The latest success will help researchers to understand how people cope with this device in the real world, says Joseph Rogers, a heart-failure cardiologist and president of the Texas Heart Institute in Houston. “They weren’t being constantly monitored by medical teams,” says Rogers, who led the first trial of the device in the United States last year.
In all cases, the BiVACOR was used as a temporary measure before a donor heart became available. Some cardiologists say that it could become a permanent option for people not eligible for transplants because of their age or other health conditions, although the idea still needs to be tested in trials. In the United States, close to 7 million adults live with heart failure, but only about 4,500 heart transplants were performed in 2023, in part because of a shortage of donors.
Suspended rotor
BiVACOR was invented by biomedical engineer Daniel Timms, who founded a company named after the device, with offices in Huntington Beach, California and Southport, Australia.
The device is a total heart replacement and works as a continuous pump in which a magnetically suspended rotor propels blood in regular pulses throughout the body. A cord tunnelled under the skin connects the device to an external, portable controller that runs on batteries by day and can be plugged into the mains at night.

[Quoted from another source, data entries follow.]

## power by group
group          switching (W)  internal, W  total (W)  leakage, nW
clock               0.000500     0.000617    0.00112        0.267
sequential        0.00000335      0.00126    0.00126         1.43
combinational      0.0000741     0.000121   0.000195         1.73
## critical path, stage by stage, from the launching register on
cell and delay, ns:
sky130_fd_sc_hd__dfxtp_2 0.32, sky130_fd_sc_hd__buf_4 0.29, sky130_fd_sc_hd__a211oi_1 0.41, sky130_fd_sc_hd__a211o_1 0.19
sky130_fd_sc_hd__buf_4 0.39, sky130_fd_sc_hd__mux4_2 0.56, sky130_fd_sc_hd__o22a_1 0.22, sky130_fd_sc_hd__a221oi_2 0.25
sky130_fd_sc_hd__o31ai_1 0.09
**design/flow/design.v**
```verilog
`timescale 1ns / 1ps
module cs42448_adc (
	input					sys_clk,
	input					sys_nrst,
	input					init_done,
	output		[15 : 0]	adc_dout_l0,
	output		[15 : 0]	adc_dout_r0,
	output		[15 : 0]	adc_dout_l1,
	output		[15 : 0]	adc_dout_r1,
	output		[15 : 0]	adc_dout_l2,
	output		[15 : 0]	adc_dout_r2,
	input					ADC_SDIN_CH0,
	input					ADC_SDIN_CH1,
	input					ADC_SDIN_CH2,
	output					ADC_SCLK,
	output					ADC_LRCK
);
	reg		[5 : 0]			adc_divider;
	wire	[3 : 0]			shift_bit;
	reg						sclk_r;
	reg						lrck_r;
	reg		[19 : 0]	startup_delay;
	reg		[15 : 0]	startup_delay2;
	reg					all_ready;
	reg					all_ready2;
	always@(posedge sys_clk)begin
		if(!sys_nrst)begin
			startup_delay <= 'd0;
			all_ready <= 1'b0;
		end else if(init_done)begin
			if(adc_divider == 'd63 && startup_delay < 'd76800)
				startup_delay <= startup_delay + 'd1;
			if(startup_delay >= 'd76800)
				all_ready <= 1'b1;
		end
	end
	always@(posedge sys_clk)begin
		if(!sys_nrst)begin
			startup_delay2 <= 'd0;
			all_ready2 <= 1'b0;
		end else if(all_ready)begin
			if(adc_divider == 'd63 && startup_delay2 < 'd2000)
				startup_delay2 <= startup_delay2 + 'd1;
			if(startup_delay2 >= 'd2000)
				all_ready2 <= 1'b1;
		end
	end
	always@(posedge sys_clk)begin
		if(!sys_nrst)begin
			adc_divider <= 'd0;
		end else begin
			adc_divider <= adc_divider + 'd1;
		end
	end
	always@(posedge sys_clk)begin
		if(!sys_nrst)begin
			lrck_r <= 1'b0;
		end else begin
			if(adc_divider == 'd29)
				lrck_r <= 1'b1;
			else if(adc_divider == 'd61)
				lrck_r <= 1'b0;
		end
	end
	always@(posedge sys_clk)begin
		if(!sys_nrst)begin
			sclk_r <= 1'b0;
		end else begin
			if(!adc_divider[0])
				sclk_r <= 1'b1;
			else
				sclk_r <= 1'b0;
		end
	end
	assign shift_bit = 'd15 - adc_divider[4 : 1];
	reg		[15 : 0]	adc_l_d0;
	reg		[15 : 0]	adc_r_d0;
	reg		[15 : 0]	adc_l_d1;
	reg		[15 : 0]	adc_r_d1;
	reg		[15 : 0]	adc_l_d2;
	reg		[15 : 0]	adc_r_d2;
	always@(posedge sys_clk)begin
		if(!sys_nrst)begin
			adc_l_d0 <= 'd0;
			adc_r_d0 <= 'd0;
			adc_l_d1 <= 'd0;
			adc_r_d1 <= 'd0;
			adc_l_d2 <= 'd0;
			adc_r_d2 <= 'd0;
		end else if(!adc_divider[0])begin
			if(adc_divider[5])begin
				adc_r_d0[shift_bit] <= ADC_SDIN_CH0;
				adc_r_d1[shift_bit] <= ADC_SDIN_CH1;
				adc_r_d2[shift_bit] <= ADC_SDIN_CH2;
			end else begin
				adc_l_d0[shift_bit] <= ADC_SDIN_CH0;
				adc_l_d1[shift_bit] <= ADC_SDIN_CH1;
				adc_l_d2[shift_bit] <= ADC_SDIN_CH2;
			end
		end
	end
	assign ADC_SCLK = (all_ready) ? sclk_r : 1'b0;
	assign ADC_LRCK = (all_ready) ? lrck_r : 1'b0;
	assign adc_dout_l0 = adc_l_d0;
	assign adc_dout_r0 = adc_r_d0;
	assign adc_dout_l1 = adc_l_d1;
	assign adc_dout_r1 = adc_r_d1;
	assign adc_dout_l2 = adc_l_d2;
	assign adc_dout_r2 = adc_r_d2;
endmodule
```
**design/flow/run.sh**
```bash
#!/bin/bash
# OpenROAD 26Q1-2900-gdf79404cd8, Yosys 0.63+post, stock flow scripts
make -C /OpenROAD-flow-scripts/flow DESIGN_CONFIG=/design/flow/config.mk WORK_HOME=/design/flow/orfs finish
```
**design/flow/config.mk**
```make
export PLATFORM = sky130hd
export DESIGN_NAME = cs42448_adc
export DESIGN_NICKNAME = cs42448_adc
export VERILOG_FILES = /design/flow/design.v
export SDC_FILE = /design/flow/constraint.sdc
export NUM_CORES = 4
export LEC_CHECK = 1
export CORE_UTILIZATION = 40
```
**design/flow/constraint.sdc**
```tcl
current_design cs42448_adc

set clk_period 6.9
set clk_io_pct 0.2

create_clock -name clk0 -period $clk_period [get_ports {sys_clk}]

set non_clock_inputs [all_inputs -no_clocks]
set_input_delay [expr $clk_period * $clk_io_pct] -clock clk0 $non_clock_inputs
set_output_delay [expr $clk_period * $clk_io_pct] -clock clk0 [all_outputs]
```
==> out/qor.yml <==
synthesis:
  ff_type: "dfxtp_1"
  syn_inst: 550
  avgSynthCellArea_sq_um: 9.11
  synthArstFlopShare: 0
  synth.yosys.warnings: 1
  ys_types: 43
  ys.flops: 124
  yosysCellCount: 550
  ys_chip_area_sq_um: 5010
  edf_count: 0
  yosysSeqAreaShare: 0.495
  syn_area_sq_um: 5010
run_status:
  outcome: "complete, no violations"
pwr:
  total_power_mw: 1.73
  power.static_leakage_nw: 2.41
  irDropWorstVdd_uv: 153
  power.density_nw_per_um2: 256
clock_network:
  clkSlewWorstSetupHoldPaths_ns: 0.05
  cts_root_buffer: "clkbuf_16"
  worstSkewPairLatency_ns: 0.41
  tritoncts: "yes"
  post_cts_buffers: 0
  htreeDepth: 4
  cts_buffer_depth: 2
  numCtsBuffers: 17
  cts-resized-gates: 0
  clock-sinks: 124
  holdBufCountCts: 0
routing:
  wl_per_cell_microns: 15.7
  wl_met3_microns: 1070
  via_per_inst: 5.21
  met2WireLength_microns: 5520
  top_layer_used: "met4"
  diodes: 0
  drt_iter0_drc: 415
  drt_wl_total_microns: 12900
  dr.pass1.iters: 4
  ant_nets: 0
  via_count: 4295
  drc_errors: 0
  met1Wirelength_microns: 6160
setup_path:
  worstPathRequired_ns: 5.52
  crit_chain: "and2_1 -> clkdlybuf4s50_1"
  end_kind: "output pin"
  start_kind: "flip-flop"
  path_class: "reg2out"
  cp_top_family: "flip-flops"
  regToRegStartpoint: "adc_divider[1]"
  reg2reg_to: "adc_r_d0[0]"
  critical_path_buf_inv_count: 1
  cpMaxStageDelayCell: "dfxtp_1"
  cp_max_fo: 16
  cp_slowest_stage_delay_ns: 0.63
  rrSetupSlack_ns: 4.46
  r2r_cells: 7
  arrival_ns: 1.68
placement:
  hpwlAfterDp_microns: 8760
  placed_area_sq_um: 6110
  portBuffers: 103
  routabilityCongestion: 0.815
global_route:
  antenna_found_initial: 0
  grt.total_usage: 0.210
  grt_pass1_wl_microns: 20700
  grt.overflow.total: 0
  grt_pass1_vias: 4069
  grt_max_degree: 75
final_timing:
  period_minus_slack_ns: 3.06
  final-setup-viol-count: 0
  slew_headroom: 0.472
  finClkSkew_ns: 0.00746
  timing.final.crit_share: 0.443
  hold_ws_ns: 0.456
  rsz0062_at_grt: "false"
  hold_viol_final: 0
  clock.fmax_mhz: 327
  slew_viol_final: 0
  worst_slew_pin_slew_ns: 0.790
  timing.setup.tns_ns: 0
die:
  die_h_microns: 114
  fp-utilization: 0.414
  fp.dieW_microns: 114
  num_io_pins: 104
  coreArea_sq_um: 12100
  chip_area_sq_um: 13000
  row_count: 40
min_path:
  min_to: "adc_r_d0[13]"
  holdCritStartpoint: "adc_r_d0[13]"
  hold_path_class: "reg2reg"
  hold_depth: 2
final_layout:
  design_area_sq_um: 6740
  final_util: 0.557
  drive_gt1_frac: 0.0761
  area.growth.synth_to_final_pct: 34.5
  fillers: 1078
run:
  warnings: 31
  cap_violations: 0
==> layout by cell type, fill, tap and decap left out, drive strengths merged <==
master / Yosys / routed
nor3b: 2 / 2
clkbuf: 15 / 22
a31o: 2 / 2
clkinvlp: 0 / 2
ha: 8 / 8
o21ai: 4 / 4
nand3b: 3 / 3
o22a: 4 / 4
nand2: 103 / 103
xnor2: 7 / 7
a21boi: 3 / 3
and3: 7 / 7
nor4: 10 / 10
mux2i: 24 / 24
and2b: 2 / 2
o22ai: 73 / 73
o211ai: 1 / 1
and2: 24 / 24
nand3: 21 / 21
nor2: 29 / 29
bufinv: 0 / 4
o2bb2ai: 1 / 1
or3b: 3 / 3
dfxtp: 124 / 124
inv: 10 / 11
nor2b: 19 / 19
nand2b: 8 / 8
buf: 14 / 2
and4: 3 / 3
clkdlybuf4s50: 0 / 102
nor3: 6 / 6
nand4: 5 / 5
a21oi: 4 / 4
clkinv: 0 / 3
xor2: 11 / 11
==> per-stage QoR <==
| step | std cells | setup WS, ns |
|---|---|---|
| after detailed placement | 793 | 3.93 |
| after CTS | 825 | 3.80 |
| after global routing | 825 | 3.71 |
| final | 825 | 3.84 |
| after global placement | 793 | 3.94 |
| after floorplan | 550 | 4.50 |
==> state kept, by name, summed over array words and instances, names as in the netlist <==
| signal | flops |
|---|---|
| adc_divider | 6 |
| adc_l_d2 | 16 |
| adc_r_d1 | 16 |
| adc_l_d1 | 16 |
| adc_l_d0 | 16 |
| adc_r_d0 | 16 |
| startup_delay | 20 |
| lrck_r | 1 |
| adc_r_d2 | 16 |
| all_ready | 1 |
==> cells in the mapped netlist (3+ instances only) <==
cell | number | area share
inv_1 | 10 | 0.0075
xor2_1 | 11 | 0.019
buf_4 | 6 | 0.0090
dfxtp_1 | 124 | 0.50
clkbuf_1 | 15 | 0.011
nor2_1 | 29 | 0.022
or3b_2 | 3 | 0.0052
o21ai_0 | 3 | 0.0030
nand2b_1 | 8 | 0.010
nand2_1 | 102 | 0.076
and3_1 | 7 | 0.0087
and2_1 | 22 | 0.027
ha_1 | 8 | 0.020
xnor2_1 | 7 | 0.012
a21boi_0 | 3 | 0.0045
o22a_1 | 4 | 0.0070
nand3b_1 | 3 | 0.0045
nor4_1 | 6 | 0.0075
nor4_2 | 4 | 0.010
nand3_1 | 20 | 0.020
nor3_1 | 4 | 0.0040
buf_2 | 5 | 0.0050
nor2b_1 | 19 | 0.024
o22ai_1 | 73 | 0.091
a21oi_1 | 3 | 0.0030
mux2i_1 | 24 | 0.048
nand4_1 | 5 | 0.0062
==> worst max-delay path by stage <==
| stage | from | endpoint | slack, ns | cells past startpoint |
|---|---|---|---|---|
| global route | adc_divider[0] | ADC_SCLK | 3.71 | 2 |
| finish | adc_divider[0] | ADC_SCLK | 3.84 | 2 |
| CTS | adc_divider[0] | ADC_SCLK | 3.80 | 2 |
==> routing by layer <==
layer / vias to the layer above / global-route usage
li1: 2116 / -
met1: 2016 / 0.333
met2: 153 / 0.303
met3: 10 / 0.0579
met4: 0 / 0.0251
met5: - / 0
==> final cells by class <==
| class | count | area [sq um] | area share |
|---|---|---|---|
| clock buffers | 22 | 464 | 0.0689 |
| clock inverters | 10 | 163 | 0.0241 |
| inverters | 10 | 37.5 | 0.00557 |
| multi-input cells | 387 | 2350 | 0.348 |
| flip-flops and latches | 124 | 2480 | 0.368 |
| well taps | 168 | 210 | 0.0312 |
| repair buffers | 104 | 1040 | 0.154 |
==> cell families after synthesis <==
| group | Yosys count | share of synthesized area |
|---|---|---|
| compound gates | 92 | 0.119 |
| xor+xnor | 18 | 0.0315 |
| fa+ha+maj | 8 | 0.0200 |
| buf+inv | 39 | 0.0364 |
| flops | 124 | 0.495 |
| mux | 24 | 0.0479 |
| simple gates | 245 | 0.250 |
==> tightest hold or removal path: stages, from the launching register on <==
cell     delay, ns
dfxtp_1       0.31
nand2_1       0.05
o22ai_1       0.05
==> report_power, final <==
group / internal (mW) / switching [mW] / total (mW)
Combinational: 0.0219 / 0.0412 / 0.0631
Sequential: 0.722 / 0.00788 / 0.730
Clock: 0.624 / 0.311 / 0.935
Total: 1.37 / 0.360 / 1.73
No activity file was given, so power comes from the tool's default toggle rates.
==> ./design.v <==
module Decrypter(
    input  [7:0] cipher,
    input  [7:0] key,
    output [7:0] plain
);
    wire [7:0] rotated;
    assign rotated = {cipher[0], cipher[7:1]};   
    assign plain = rotated ^ key;
endmodule
module Encrypter(
    input  [7:0] plain,
    input  [7:0] key,
    output [7:0] cipher
);
    wire [7:0] xor_result;
    assign xor_result = plain ^ key;
    assign cipher = {xor_result[6:0], xor_result[7]};   
endmodule
module MasterValidator #(
    parameter [7:0] MASTER_PASS = 8'hA5
)(
    input  [7:0] entered_pass,
    output       unlocked
);
    assign unlocked = (entered_pass == MASTER_PASS);
endmodule
module PasswordStorage(
    input             clk,
    input             write_en,
    input      [3:0]  write_addr,
    input      [7:0]  write_data,
    input      [3:0]  read_addr,
    output reg [7:0]  read_data
);
    reg [7:0] memory [0:9];
    integer i;
    initial begin
        for(i = 0; i < 10; i = i + 1)
            memory[i] = 8'd0;
    end
    always @(posedge clk) begin
        if (write_en) begin
            memory[write_addr] <= write_data;
        end
    end
    always @(*) begin
        read_data = memory[read_addr];
    end
endmodule
`timescale 1ns / 1ps
module TopModule(
    input        clk,
    input  [7:0] plain_in,
    input  [7:0] master_key,
    input  [3:0] addr_index,
    input        write_enable,
    input  [7:0] entered_master,
    output       unlocked,
    output [7:0] dec_out
);
    wire [7:0] enc_out;
    wire [7:0] stored_cipher;
    Encrypter encrypter_inst (
        .plain(plain_in),
        .key(master_key),
        .cipher(enc_out)
    );
    Decrypter decrypter_inst (
        .cipher(stored_cipher),
        .key(master_key),
        .plain(dec_out)
    );
    PasswordStorage storage_inst (
        .clk(clk),
        .write_en(write_enable),
        .write_addr(addr_index),
        .write_data(enc_out),
        .read_addr(addr_index),
        .read_data(stored_cipher)
    );
    MasterValidator #(.MASTER_PASS(8'hA5)) validator_inst (
        .entered_pass(entered_master),
        .unlocked(unlocked)
    );
endmodule
==> ./run.sh <==
#!/bin/bash
# OpenROAD 26Q1-2900-gdf79404cd8, Yosys 0.63+post, stock flow scripts
make -C /OpenROAD-flow-scripts/flow DESIGN_CONFIG=/design/flow/config.mk WORK_HOME=/design/flow/orfs finish
==> ./config.mk <==
export PLATFORM = sky130hd
export DESIGN_NAME = TopModule
export DESIGN_NICKNAME = TopModule
export VERILOG_FILES = /design/flow/design.v
export SDC_FILE = /design/flow/constraint.sdc
export NUM_CORES = 4
export LEC_CHECK = 1
export CORE_UTILIZATION = 50
==> ./constraint.sdc <==
current_design TopModule

set clk_period 3.2
set clk_io_pct 0.2

create_clock -name clk0 -period $clk_period [get_ports {clk}]

set non_clock_inputs [all_inputs -no_clocks]
set_input_delay [expr $clk_period * $clk_io_pct] -clock clk0 $non_clock_inputs
set_output_delay [expr $clk_period * $clk_io_pct] -clock clk0 [all_outputs]
==> metrics.json <==
{
  "drt": {
    "routed-via-count": 1878,
    "route.final.wire_length_mm": 6.60,
    "drtAntennaViolNets": 0,
    "n_antenna_cell": 0,
    "drtIter0Drc": 95,
    "drtPass1Iterations": 47,
    "vias_per_cell": 5.54,
    "wl_per_cell_um": 19.5,
    "detail_route.drc_violations": 9
  },
  "setup_path": {
    "criticalPathCategory": "in -> out",
    "endpoint_kind": "output port",
    "critPathMaxStageDelay_ps": 500,
    "critical-path-slowest-cell": "sky130_fd_sc_hd__clkdlybuf4s50_1",
    "critical_path.most_common_cell": "sky130_fd_sc_hd__clkdlybuf4s50_1",
    "timing.critical_path.arrival_ps": 2500,
    "crit_path_start_kind": "primary input",
    "timing.critical_path.depth": 7,
    "critical_path.max_fanout": 9,
    "critPathTopFamily": "buffers and inverters",
    "critical_path_buf_inv_count": 3,
    "timing.critical_path.required_ps": 2560,
    "crit_path_cell_trace": "clkdlybuf4s50_1 > buf_6 > or3b_1 > nor2_1 > a211oi_2 > xnor2_1 > clkdlybuf4s50_1"
  },
  "floorplanning": {
    "chipWidth_um": 84.0,
    "floorplan_core_density_pct": 52.4,
    "die_boundary_height_um": 84.0,
    "std_cell_rows": 29,
    "floorplan.io_pins": 39,
    "design.core.area_um2": 6420,
    "fp.dieArea_um2": 7060
  },
  "grt": {
    "grt_util_met3_pct": 13.4,
    "maximum_number_of_pins_on_one_net_before_global_route_repair": 17,
    "grt-busiest-layer": "met1",
    "use_met1_pct": 33.9,
    "antenna_found_initial": 0,
    "global_route.usage.total_pct": 22.2,
    "grt_pass1_wl_mm": 10.5,
    "gr-total-overflow": 0,
    "via_count_of_the_first_global_routing_pass": 2022,
    "grt.met2_usage_pct": 31.9
  },
  "placed_design": {
    "placement.io_buffers": 38,
    "final_gp_congestion": 0.848,
    "place_worst_setup_slack_ps": -243,
    "dpl.cell_count": 320,
    "place.detailed.hpwl_mm": 4.49
  },
  "clock_tree": {
    "tritoncts": "built",
    "cts_num_sinks": 80,
    "clk_root_buffer_cell": "sky130_fd_sc_hd__clkbuf_8",
    "htree_num_levels": 3,
    "cts_hold_repair.buffers": 0,
    "cts-root-to-sink-buffers": 2,
    "cts-buffers-inserted": 9,
    "clkSlewWorstSetupHoldPaths_ps": 90
  },
  "synthesis": {
    "ys_types": 28,
    "yosys_warns": 1,
    "post_synth.cell_area_avg_um2": 18.6,
    "seq_area_frac_synth_pct": 71.4,
    "post_synth_inst_count": 181,
    "yosys-top-cells-area": "sky130_fd_sc_hd__edfxtp_1, sky130_fd_sc_hd__mux2_2, sky130_fd_sc_hd__xor2_1",
    "synth_chip_area_um2": 3360,
    "synth_stat.cells": 181,
    "top_area_cell": "sky130_fd_sc_hd__edfxtp_1",
    "syn-cell-area_um2": 3360,
    "synth.ff_latch_count": 80,
    "post-synth-top-area-fraction_pct": 71.4
  },
  "status": {
    "run_status": "finished with violations",
    "failing_checks": "design-rule violations"
  },
  "timing": {
    "maxSlewHeadroom_pct": 45.2,
    "hold_viol_final": 0,
    "fmaxAchievable_mhz": 319,
    "period_needed_ps": 3140,
    "final_min_period_over_clock_period_pct": 98.1,
    "count_of_final_max_slew_check_failures": 0,
    "fin_hold_ws_ps": 1030,
    "setup_violations": 0,
    "postLayoutSetupSlackWorst_ps": 61.8,
    "worstMarginPinSlew_ps": 819
  },
  "layout": {
    "layoutNonFillerInstCount": 339,
    "registers.top_by_ff_count": "storage_inst.memory",
    "syn_to_final_growth_pct": 27.9,
    "share_of_cells_above_drive_strength_1_pct": 30.2,
    "post-route-util_pct": 67.0,
    "largest_registers": "storage_inst.memory: 80 flops",
    "max_reg_flops": 80
  },
  "hold_path": {
    "whs_path_depth": 4,
    "min-delay-path-class": "in -> reg"
  },
  "power": {
    "p_leak_nw": 1.53,
    "irDropWorstVdd_mv": 0.486,
    "total_design_power_mw": 2.11,
    "power.density_cell_area_nw_per_um2": 490
  },
  "flow_run": {
    "stage_log_warnings": 26,
    "cap_violations": 0
  }
}
-- cell usage after synthesis (all sizes together) --
master / number
mux2i: 8
mux2: 16
a22oi: 6
o211ai: 6
and2b: 1
mux4: 8
xor2: 14
and3: 1
clkbuf: 1
nand4bb: 2
or3b: 1
edfxtp: 80
xnor2: 2
buf: 6
a32o: 2
a211oi: 2
nand2: 8
nand2b: 1
nor3b: 2
inv: 2
nor2: 8
nor4: 4
-- final timing paths --
check	from	end	slack, ps
worst min-delay path	addr_index[0]	storage_inst.memory[4][5]	1030
worst max-delay path	addr_index[3]	dec_out[6]	60
-- power by group --
group          total (mW)  internal (mW)  switching [mW]  leakage (nW)
Clock               0.682          0.297           0.385        0.0940
Combinational       0.229          0.126           0.103         0.710
Sequential           1.20           1.19         0.00485         0.723
-- cells by family (layout without fill, tap and decap cells) --
family / after synthesis / after routing / share of synthesized area, %
simple gates: 28 / 28 / 4.84
xor+xnor: 16 / 16 / 4.17
compound gates: 16 / 16 / 4.02
buf+inv: 9 / 90 / 1.79
flops: 80 / 80 / 71.4
mux: 32 / 32 / 13.8
-- layout by cell type, fill, tap and decap left out, types with 6 or more instances in the layout --
cell type,netlist,layout
sky130_fd_sc_hd__clkbuf_8,0,9
sky130_fd_sc_hd__clkdlybuf4s50_1,0,33
sky130_fd_sc_hd__xor2_1,14,14
sky130_fd_sc_hd__nand2_1,8,7
sky130_fd_sc_hd__buf_4,1,28
sky130_fd_sc_hd__o211ai_1,6,6
sky130_fd_sc_hd__mux2_2,14,14
sky130_fd_sc_hd__edfxtp_1,80,80
sky130_fd_sc_hd__nor2_1,8,8
sky130_fd_sc_hd__mux2i_1,8,8
-- layer usage --
metal  up-vias  part of all wire [%]
met2        83                    47
met4         0                   1.6
met5         -                     0
met1       908                    39
li1        877                     -
met3        10                    12
-- area by class of cell --
| type | instances | area (µm²) |
|---|---|---|
| clock buffer | 9 | 124 |
| inverter | 2 | 7.51 |
| multi-input combinational | 92 | 923 |
| clock inverter | 7 | 61.3 |
| timing repair buffer | 72 | 686 |
| tap | 77 | 96.3 |
| fill | 425 | 2120 |
| sequential | 80 | 2400 |
-- through the flow --
stage               area [µm²]  setup TNS, ps
finish                    4300              0
global route              4300          -28.0
CTS                       4290              0
detailed placement        4050          -1510
global placement          4050          -1450
floorplan                 3360              0
-- timing repair --
action	CTS	global route
setup endpoints to repair	8	6
cloned	1	0
pin swaps	1	6
gates resized	8	12
setup buffers	2	0
Power is estimated from default activity; no workload was simulated.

Many mechanical heart devices support the left side of the heart, and typically work by pooling blood in a sack, which flexes some 35 million times a year to pump blood. But these devices have many parts and often suffer failures. BiVACOR, which only has one moving part, will in theory experience fewer problems of mechanical wear, says Rogers.
US trials
The Australian recipient of BiVACOR had severe heart failure, and received the titanium device in a six-hour operation in November. In February, he was discharged from hospital, stayed in a residence close by and led a relatively normal life. In March, he received a donor heart.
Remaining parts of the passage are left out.